PROBLEM STATEMENT:
Look through the records below for the line with "As far as routed" and the line with "what the ideal", then return those lines and all lines between, exactly.

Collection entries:
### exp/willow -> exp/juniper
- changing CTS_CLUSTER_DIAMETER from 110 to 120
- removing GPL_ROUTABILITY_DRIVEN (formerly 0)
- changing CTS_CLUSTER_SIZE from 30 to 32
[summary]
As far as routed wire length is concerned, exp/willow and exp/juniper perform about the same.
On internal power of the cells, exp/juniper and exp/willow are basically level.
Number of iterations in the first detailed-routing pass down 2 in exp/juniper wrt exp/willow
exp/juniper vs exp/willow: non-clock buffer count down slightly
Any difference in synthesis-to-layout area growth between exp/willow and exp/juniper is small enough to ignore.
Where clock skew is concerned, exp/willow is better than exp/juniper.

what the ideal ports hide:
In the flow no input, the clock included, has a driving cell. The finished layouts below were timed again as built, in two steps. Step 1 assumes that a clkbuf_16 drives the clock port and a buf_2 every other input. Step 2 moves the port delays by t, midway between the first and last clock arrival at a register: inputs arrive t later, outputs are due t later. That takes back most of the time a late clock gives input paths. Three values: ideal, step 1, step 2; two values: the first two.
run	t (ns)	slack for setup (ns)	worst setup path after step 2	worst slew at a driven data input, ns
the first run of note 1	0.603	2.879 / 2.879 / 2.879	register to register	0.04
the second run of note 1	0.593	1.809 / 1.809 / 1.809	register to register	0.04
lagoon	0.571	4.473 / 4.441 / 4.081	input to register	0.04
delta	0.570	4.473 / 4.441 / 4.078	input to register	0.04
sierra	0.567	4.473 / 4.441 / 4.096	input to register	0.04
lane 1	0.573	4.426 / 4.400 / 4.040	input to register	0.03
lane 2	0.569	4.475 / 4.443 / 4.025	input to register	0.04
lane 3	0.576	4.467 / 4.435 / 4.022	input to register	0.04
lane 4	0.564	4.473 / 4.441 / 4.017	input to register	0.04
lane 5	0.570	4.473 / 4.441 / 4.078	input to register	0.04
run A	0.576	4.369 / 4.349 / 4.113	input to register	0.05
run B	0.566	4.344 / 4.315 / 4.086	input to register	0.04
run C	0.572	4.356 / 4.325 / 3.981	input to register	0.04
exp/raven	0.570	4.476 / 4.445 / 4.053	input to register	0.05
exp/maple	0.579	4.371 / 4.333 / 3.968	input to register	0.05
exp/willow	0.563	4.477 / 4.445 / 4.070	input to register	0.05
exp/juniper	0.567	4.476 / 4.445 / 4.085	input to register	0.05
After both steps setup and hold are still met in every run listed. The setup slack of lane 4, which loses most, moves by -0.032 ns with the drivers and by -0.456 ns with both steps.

---

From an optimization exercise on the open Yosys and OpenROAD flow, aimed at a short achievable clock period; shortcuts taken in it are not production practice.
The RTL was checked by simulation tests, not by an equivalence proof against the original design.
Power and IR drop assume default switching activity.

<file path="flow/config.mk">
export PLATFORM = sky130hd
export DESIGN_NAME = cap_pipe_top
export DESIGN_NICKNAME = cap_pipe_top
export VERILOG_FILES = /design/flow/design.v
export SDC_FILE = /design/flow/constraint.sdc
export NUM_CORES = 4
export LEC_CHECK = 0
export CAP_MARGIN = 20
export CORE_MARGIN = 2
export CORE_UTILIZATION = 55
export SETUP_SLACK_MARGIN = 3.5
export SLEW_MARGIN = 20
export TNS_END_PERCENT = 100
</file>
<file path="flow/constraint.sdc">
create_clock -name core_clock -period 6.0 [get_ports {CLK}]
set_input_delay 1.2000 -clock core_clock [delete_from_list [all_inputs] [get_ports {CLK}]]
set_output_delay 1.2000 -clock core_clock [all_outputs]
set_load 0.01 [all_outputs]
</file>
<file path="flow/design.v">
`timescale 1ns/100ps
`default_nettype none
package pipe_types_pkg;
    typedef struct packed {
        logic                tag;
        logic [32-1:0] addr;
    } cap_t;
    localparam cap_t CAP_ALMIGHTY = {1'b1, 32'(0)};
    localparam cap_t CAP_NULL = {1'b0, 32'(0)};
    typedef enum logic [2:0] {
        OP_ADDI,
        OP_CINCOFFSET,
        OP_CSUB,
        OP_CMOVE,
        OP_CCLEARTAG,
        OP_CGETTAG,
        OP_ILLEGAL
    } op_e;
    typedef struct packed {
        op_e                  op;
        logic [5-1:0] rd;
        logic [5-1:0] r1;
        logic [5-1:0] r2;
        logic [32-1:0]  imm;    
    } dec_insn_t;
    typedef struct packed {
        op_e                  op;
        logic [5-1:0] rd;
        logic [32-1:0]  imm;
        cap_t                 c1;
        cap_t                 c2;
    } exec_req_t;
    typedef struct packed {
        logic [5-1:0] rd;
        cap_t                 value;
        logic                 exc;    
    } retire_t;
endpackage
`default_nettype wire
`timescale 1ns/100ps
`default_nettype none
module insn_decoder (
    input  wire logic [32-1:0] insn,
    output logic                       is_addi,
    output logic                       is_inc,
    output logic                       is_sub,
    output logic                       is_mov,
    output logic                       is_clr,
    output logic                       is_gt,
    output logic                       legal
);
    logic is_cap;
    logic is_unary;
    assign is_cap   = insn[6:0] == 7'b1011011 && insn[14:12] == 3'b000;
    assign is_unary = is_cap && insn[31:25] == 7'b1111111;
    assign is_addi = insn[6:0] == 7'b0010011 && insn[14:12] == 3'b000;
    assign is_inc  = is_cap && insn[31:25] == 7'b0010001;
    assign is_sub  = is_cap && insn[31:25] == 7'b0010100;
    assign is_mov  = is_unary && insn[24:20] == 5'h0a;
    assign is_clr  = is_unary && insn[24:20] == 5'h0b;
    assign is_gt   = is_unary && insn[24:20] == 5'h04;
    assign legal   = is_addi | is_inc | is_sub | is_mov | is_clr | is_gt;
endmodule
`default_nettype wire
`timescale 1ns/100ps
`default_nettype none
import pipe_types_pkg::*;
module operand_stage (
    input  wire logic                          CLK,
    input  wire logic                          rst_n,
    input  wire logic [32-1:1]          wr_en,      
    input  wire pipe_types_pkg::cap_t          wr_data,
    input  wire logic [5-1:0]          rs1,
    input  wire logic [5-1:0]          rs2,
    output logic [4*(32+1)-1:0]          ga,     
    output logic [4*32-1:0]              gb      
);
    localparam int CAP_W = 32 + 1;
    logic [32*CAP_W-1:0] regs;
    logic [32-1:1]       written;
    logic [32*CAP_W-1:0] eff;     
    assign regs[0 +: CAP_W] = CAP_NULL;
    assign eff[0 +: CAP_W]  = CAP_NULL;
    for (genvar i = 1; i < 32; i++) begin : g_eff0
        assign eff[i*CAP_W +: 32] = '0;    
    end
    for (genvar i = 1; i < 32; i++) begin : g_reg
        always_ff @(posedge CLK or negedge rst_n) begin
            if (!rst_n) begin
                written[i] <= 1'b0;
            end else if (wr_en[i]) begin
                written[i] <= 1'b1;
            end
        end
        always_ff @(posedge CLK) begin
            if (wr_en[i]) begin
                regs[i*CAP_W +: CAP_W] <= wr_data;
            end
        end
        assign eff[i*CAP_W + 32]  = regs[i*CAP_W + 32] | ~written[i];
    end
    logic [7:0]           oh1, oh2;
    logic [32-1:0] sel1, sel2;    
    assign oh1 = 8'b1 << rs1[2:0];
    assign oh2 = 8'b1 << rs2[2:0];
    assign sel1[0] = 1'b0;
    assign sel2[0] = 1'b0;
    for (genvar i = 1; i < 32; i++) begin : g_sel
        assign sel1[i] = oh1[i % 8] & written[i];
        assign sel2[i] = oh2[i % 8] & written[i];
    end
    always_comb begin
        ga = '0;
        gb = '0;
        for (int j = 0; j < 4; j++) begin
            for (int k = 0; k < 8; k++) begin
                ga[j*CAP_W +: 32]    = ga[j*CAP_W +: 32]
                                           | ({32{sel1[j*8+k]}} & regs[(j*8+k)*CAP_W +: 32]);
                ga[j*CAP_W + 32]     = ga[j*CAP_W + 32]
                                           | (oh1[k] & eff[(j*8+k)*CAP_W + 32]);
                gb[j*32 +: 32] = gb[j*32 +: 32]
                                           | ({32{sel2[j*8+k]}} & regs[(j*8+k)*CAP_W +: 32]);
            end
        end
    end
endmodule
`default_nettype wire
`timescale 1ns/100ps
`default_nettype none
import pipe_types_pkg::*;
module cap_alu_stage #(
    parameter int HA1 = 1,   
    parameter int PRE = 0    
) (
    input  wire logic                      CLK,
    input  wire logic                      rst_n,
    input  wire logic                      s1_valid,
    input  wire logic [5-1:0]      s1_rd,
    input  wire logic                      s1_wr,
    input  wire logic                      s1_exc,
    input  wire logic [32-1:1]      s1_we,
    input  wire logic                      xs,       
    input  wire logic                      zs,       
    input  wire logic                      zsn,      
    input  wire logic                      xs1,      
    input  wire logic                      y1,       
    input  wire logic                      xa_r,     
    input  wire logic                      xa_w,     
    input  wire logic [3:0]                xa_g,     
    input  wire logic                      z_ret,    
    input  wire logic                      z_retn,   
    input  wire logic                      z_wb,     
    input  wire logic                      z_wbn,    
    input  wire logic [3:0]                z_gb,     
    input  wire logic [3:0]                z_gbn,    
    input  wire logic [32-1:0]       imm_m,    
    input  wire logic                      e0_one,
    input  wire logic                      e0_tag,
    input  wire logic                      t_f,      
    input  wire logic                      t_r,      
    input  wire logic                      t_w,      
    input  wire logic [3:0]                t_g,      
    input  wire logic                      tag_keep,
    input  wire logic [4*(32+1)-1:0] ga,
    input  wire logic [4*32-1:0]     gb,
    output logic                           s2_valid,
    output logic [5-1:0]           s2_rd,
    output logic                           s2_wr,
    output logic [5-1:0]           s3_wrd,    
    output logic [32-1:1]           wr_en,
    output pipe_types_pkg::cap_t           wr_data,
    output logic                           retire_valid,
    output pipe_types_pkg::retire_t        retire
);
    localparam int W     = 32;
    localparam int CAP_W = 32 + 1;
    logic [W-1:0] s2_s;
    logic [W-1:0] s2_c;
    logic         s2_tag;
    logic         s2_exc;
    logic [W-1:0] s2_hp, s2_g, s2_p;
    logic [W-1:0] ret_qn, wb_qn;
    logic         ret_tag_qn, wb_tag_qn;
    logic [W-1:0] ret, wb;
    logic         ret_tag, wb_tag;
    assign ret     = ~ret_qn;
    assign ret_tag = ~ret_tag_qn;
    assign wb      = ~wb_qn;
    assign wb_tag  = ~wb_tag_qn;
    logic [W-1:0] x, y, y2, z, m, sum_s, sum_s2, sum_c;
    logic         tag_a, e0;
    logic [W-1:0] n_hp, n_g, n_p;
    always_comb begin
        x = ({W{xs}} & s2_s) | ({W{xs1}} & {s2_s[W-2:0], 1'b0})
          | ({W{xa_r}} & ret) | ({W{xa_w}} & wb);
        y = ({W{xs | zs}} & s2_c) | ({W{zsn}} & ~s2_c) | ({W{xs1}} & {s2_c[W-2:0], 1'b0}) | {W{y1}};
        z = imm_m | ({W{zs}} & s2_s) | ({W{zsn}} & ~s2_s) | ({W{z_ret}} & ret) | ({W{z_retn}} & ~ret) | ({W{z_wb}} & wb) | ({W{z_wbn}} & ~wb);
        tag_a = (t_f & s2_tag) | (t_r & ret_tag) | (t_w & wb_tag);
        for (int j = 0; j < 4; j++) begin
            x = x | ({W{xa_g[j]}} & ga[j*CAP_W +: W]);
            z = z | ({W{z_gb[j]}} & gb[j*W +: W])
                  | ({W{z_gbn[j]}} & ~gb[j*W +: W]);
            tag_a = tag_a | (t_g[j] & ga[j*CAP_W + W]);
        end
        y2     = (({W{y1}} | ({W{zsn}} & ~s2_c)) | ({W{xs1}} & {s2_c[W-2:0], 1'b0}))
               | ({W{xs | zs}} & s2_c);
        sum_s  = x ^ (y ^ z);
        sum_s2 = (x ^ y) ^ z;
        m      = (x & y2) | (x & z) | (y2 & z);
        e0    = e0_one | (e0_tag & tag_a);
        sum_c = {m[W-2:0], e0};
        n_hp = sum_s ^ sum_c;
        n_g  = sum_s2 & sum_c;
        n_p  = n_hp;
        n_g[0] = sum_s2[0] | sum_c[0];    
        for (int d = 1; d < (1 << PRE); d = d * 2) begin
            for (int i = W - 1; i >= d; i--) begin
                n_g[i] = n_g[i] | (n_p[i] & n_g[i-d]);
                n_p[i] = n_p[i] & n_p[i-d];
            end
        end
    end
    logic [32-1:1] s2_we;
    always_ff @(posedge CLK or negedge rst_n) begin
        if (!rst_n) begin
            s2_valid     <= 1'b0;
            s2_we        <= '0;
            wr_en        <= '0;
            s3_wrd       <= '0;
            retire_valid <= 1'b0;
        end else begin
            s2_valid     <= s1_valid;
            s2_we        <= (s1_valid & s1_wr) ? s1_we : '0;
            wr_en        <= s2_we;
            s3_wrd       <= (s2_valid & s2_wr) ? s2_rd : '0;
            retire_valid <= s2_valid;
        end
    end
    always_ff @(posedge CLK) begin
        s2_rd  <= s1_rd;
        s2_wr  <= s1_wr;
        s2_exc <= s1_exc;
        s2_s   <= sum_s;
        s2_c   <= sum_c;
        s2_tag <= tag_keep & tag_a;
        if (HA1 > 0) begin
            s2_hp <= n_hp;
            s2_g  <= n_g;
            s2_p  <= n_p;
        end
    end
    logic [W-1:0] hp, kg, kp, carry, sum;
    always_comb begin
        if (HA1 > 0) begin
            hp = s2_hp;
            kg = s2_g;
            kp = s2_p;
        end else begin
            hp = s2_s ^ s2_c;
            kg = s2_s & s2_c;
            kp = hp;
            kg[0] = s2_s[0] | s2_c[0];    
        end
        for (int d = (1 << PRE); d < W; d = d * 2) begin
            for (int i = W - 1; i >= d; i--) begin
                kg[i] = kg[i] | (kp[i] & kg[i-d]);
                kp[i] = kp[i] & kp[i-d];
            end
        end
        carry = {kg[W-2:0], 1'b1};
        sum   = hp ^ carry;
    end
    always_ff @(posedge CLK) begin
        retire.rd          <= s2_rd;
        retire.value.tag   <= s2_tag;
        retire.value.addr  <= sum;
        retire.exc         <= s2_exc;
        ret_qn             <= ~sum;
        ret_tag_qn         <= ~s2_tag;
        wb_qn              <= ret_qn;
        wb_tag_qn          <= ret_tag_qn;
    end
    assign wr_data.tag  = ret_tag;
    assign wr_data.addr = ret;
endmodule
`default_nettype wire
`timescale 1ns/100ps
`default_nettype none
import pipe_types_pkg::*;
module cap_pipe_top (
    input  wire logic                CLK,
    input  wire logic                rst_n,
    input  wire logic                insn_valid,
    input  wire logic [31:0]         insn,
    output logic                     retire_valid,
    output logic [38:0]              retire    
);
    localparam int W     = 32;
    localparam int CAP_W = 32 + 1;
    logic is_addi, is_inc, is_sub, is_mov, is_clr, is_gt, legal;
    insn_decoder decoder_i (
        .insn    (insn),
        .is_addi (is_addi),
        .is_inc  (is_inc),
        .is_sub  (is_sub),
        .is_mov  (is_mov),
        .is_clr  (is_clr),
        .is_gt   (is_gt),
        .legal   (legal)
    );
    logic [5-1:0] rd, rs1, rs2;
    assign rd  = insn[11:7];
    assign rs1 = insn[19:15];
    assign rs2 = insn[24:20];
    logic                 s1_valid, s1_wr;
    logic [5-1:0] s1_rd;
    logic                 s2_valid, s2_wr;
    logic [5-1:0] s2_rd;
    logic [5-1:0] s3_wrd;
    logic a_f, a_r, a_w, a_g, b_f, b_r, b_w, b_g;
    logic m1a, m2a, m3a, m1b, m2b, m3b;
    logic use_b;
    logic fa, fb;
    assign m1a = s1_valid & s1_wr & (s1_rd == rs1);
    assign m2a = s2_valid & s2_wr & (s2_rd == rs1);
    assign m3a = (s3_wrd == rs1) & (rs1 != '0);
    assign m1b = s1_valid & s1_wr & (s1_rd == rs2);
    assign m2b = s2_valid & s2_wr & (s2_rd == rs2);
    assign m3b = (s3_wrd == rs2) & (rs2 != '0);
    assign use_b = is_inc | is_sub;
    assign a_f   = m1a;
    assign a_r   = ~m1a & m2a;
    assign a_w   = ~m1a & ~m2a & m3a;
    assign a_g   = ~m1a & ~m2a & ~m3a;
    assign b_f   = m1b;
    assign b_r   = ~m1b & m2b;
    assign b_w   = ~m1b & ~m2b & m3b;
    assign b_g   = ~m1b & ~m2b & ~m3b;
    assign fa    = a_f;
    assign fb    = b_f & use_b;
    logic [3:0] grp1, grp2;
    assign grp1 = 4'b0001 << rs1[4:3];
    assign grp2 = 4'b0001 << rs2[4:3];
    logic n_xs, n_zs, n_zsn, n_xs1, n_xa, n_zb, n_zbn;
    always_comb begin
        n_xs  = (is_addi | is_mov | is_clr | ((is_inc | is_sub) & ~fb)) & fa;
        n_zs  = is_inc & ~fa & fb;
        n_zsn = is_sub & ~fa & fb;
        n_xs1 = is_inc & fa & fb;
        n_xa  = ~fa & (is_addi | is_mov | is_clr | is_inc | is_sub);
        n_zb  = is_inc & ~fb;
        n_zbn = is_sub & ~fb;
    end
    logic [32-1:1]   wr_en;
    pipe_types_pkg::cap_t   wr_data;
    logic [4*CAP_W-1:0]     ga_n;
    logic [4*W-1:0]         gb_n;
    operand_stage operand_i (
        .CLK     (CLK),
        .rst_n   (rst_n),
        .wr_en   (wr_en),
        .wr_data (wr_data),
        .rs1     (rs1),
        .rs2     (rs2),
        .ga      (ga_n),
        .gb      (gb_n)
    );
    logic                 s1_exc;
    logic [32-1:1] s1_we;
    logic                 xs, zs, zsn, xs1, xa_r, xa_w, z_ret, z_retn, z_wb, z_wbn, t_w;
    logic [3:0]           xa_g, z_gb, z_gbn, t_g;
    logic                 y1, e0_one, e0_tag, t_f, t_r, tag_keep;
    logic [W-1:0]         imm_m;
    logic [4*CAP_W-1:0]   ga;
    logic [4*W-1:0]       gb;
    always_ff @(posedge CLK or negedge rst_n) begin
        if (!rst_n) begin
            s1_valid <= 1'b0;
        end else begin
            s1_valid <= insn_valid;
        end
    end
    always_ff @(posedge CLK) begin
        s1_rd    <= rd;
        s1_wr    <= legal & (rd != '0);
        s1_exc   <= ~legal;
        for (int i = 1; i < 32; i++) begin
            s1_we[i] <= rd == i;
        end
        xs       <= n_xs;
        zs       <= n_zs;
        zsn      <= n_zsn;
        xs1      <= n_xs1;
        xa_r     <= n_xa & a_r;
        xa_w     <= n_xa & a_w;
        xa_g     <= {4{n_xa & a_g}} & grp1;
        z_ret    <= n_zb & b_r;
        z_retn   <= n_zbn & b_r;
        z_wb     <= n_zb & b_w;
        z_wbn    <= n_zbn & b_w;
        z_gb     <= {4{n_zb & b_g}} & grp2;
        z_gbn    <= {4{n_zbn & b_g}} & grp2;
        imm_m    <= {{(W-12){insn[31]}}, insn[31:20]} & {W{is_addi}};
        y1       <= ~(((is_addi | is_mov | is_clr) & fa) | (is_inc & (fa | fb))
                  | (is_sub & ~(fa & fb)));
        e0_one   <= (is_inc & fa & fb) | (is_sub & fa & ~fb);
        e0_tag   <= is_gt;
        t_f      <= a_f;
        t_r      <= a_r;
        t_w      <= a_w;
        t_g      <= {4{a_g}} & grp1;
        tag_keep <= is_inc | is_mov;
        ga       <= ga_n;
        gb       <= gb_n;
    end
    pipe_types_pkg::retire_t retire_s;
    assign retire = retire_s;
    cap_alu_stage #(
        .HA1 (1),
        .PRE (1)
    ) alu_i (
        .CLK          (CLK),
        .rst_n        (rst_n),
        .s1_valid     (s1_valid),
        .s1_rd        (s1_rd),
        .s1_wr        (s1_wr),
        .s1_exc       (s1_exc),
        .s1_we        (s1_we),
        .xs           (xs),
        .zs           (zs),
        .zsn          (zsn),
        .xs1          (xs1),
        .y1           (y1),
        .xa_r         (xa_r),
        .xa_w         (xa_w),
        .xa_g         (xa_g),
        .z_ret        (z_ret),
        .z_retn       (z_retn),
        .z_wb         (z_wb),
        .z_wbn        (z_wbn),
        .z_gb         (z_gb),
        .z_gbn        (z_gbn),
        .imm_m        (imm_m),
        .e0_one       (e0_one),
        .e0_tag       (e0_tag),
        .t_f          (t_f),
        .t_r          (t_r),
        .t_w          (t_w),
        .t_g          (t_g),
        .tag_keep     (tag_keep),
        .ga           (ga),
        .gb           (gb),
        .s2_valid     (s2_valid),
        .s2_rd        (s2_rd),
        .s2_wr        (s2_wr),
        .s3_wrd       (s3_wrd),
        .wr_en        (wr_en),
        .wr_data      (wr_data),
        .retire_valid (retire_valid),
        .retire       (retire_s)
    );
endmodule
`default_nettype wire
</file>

ANSWER TO THIS TASK:
As far as routed wire length is concerned, exp/willow and exp/juniper perform about the same.
On internal power of the cells, exp/juniper and exp/willow are basically level.
Number of iterations in the first detailed-routing pass down 2 in exp/juniper wrt exp/willow
exp/juniper vs exp/willow: non-clock buffer count down slightly
Any difference in synthesis-to-layout area growth between exp/willow and exp/juniper is small enough to ignore.
Where clock skew is concerned, exp/willow is better than exp/juniper.

what the ideal ports hide:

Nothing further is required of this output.